MVP to Production App Development

A first release scoped to what proves the product, built natively on foundations that survive success. Ship, learn, and grow the same app — not a prototype you have to rebuild.

The usual MVP trade is a false one: ship fast on a throwaway stack, or build "properly" and miss the window. The skill is knowing which corners are safe to cut — feature count, back-office polish, secondary platforms — and which never are: data model, state architecture, and the interaction quality of the core flow. We cut the first kind ruthlessly and protect the second, so the app you validate with is the app you scale with.

Focused v1

a first release scoped to the assumption that matters most

No rebuild tax

foundations that carry from validation through scale

Weekly proof

working builds on your device from the first sprint

Scope shaped around the hypothesis

We start by naming what the first release must prove and to whom. Everything in scope serves that test; everything else is deferred with a clear conscience. A focused native app that does three things beautifully beats a sprawling one that does ten things adequately — in the store, in reviews, and in what you learn.

  • A first release defined by the riskiest assumption, not a feature wishlist
  • One platform first where it sharpens focus — usually where your early users are
  • Instrumentation from day one, so learning is measured rather than anecdotal
  • Deferred scope documented deliberately, so debt is chosen, never accidental

Foundations that do not expire

The parts of an app that are expensive to change later get senior attention from the start: the data model, sync and offline strategy, state management, and the design system. These are one-way doors. UI breadth, admin tooling, and nice-to-have integrations are two-way doors and can wait.

  • Data and sync architecture designed for where the product is going
  • Native Swift/Kotlin foundations — no framework migration tax later
  • A small, consistent design system so new screens get cheaper over time
  • CI/CD, crash reporting, and release automation from the first build

Iterate in the open

You see working software every week, on your own device, from the first sprint.

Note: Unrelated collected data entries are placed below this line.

[config.mk]
export PLATFORM = sky130hd
export DESIGN_NAME = rmii_rx_deframer
export DESIGN_NICKNAME = d
export VERILOG_FILES = /design/src/rtl/udp_bridge_pkg.sv /design/src/rtl/eth_crc32_d2.sv /design/src/rtl/rmii_rx_deframer.sv
export SDC_FILE = /design/constraint.sdc
export NUM_CORES = 1
export LEC_CHECK = 0
export BUFFER_PORTS_ARGS = -buffer_cell sky130_fd_sc_hd__clkbuf_2
export CORE_MARGIN = 2
export CORE_UTILIZATION = 55
export CTS_BUF_LIST = sky130_fd_sc_hd__clkbuf_8
export DETAILED_ROUTE_END_ITERATION = 6
export PLACE_DENSITY = 0.88
export SYNTH_ARGS = -nofsm -noshare
export SYNTH_HDL_FRONTEND = slang
export SYNTH_HIERARCHICAL = 1
export SYNTH_SLANG_ARGS = --single-unit
[constraint.sdc]
create_clock -name clk_clk -period 2.19 [get_ports clk_clk]
set_input_delay 0.219 -clock clk_clk [delete_from_list [all_inputs] [get_ports clk_clk]]
set_output_delay 0.219 -clock clk_clk [all_outputs]
set_load 0.02 [all_outputs]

Releases go to TestFlight and Play internal tracks early and often, feedback loops shape the backlog, and the launch date arrives as a step in a rhythm rather than a cliff.

  • Weekly builds on device — progress you can hold, not screenshots
  • Short iterations with the backlog re-ranked by what testing reveals
  • Beta programmes run through TestFlight and Play tracks
  • A launch checklist covering stores, analytics, support, and monitoring

From first release to a product operation

After launch the work changes shape: reading retention honestly, fixing what real usage exposes, and sequencing the next bets. We stay on as the product engineering team, or hand over a documented codebase your own hires can move in — either way, nothing about the build assumes we are irreplaceable.

Every engagement includes

  • Native architecture planning before code
  • Senior developer review on every pull request
  • App Store & Play Store launch support
  • 3 months of free post-launch support
See the full process, review gates, and support terms →

Frequently asked questions

How long does an MVP take?

It depends on scope, which is exactly the lever we manage. We deliberately shape first releases so real users are testing a polished core within a few months, not waiting a year for feature-completeness. The discovery phase produces a scope and timeline you can hold us to.

Should we launch on iOS and Android at once?

Usually one platform first — whichever your early adopters carry — launched properly, then the second following once the product has settled. Two half-polished launches teach you less than one excellent one. We will make this call with you based on your audience, not our convenience.

Will we own the code and be able to hire our own team later?

Fully. The codebase uses mainstream native tooling, is documented and tested, and is handed over with working CI/CD. We build every project on the assumption that another team may inherit it — that assumption is what keeps a codebase honest.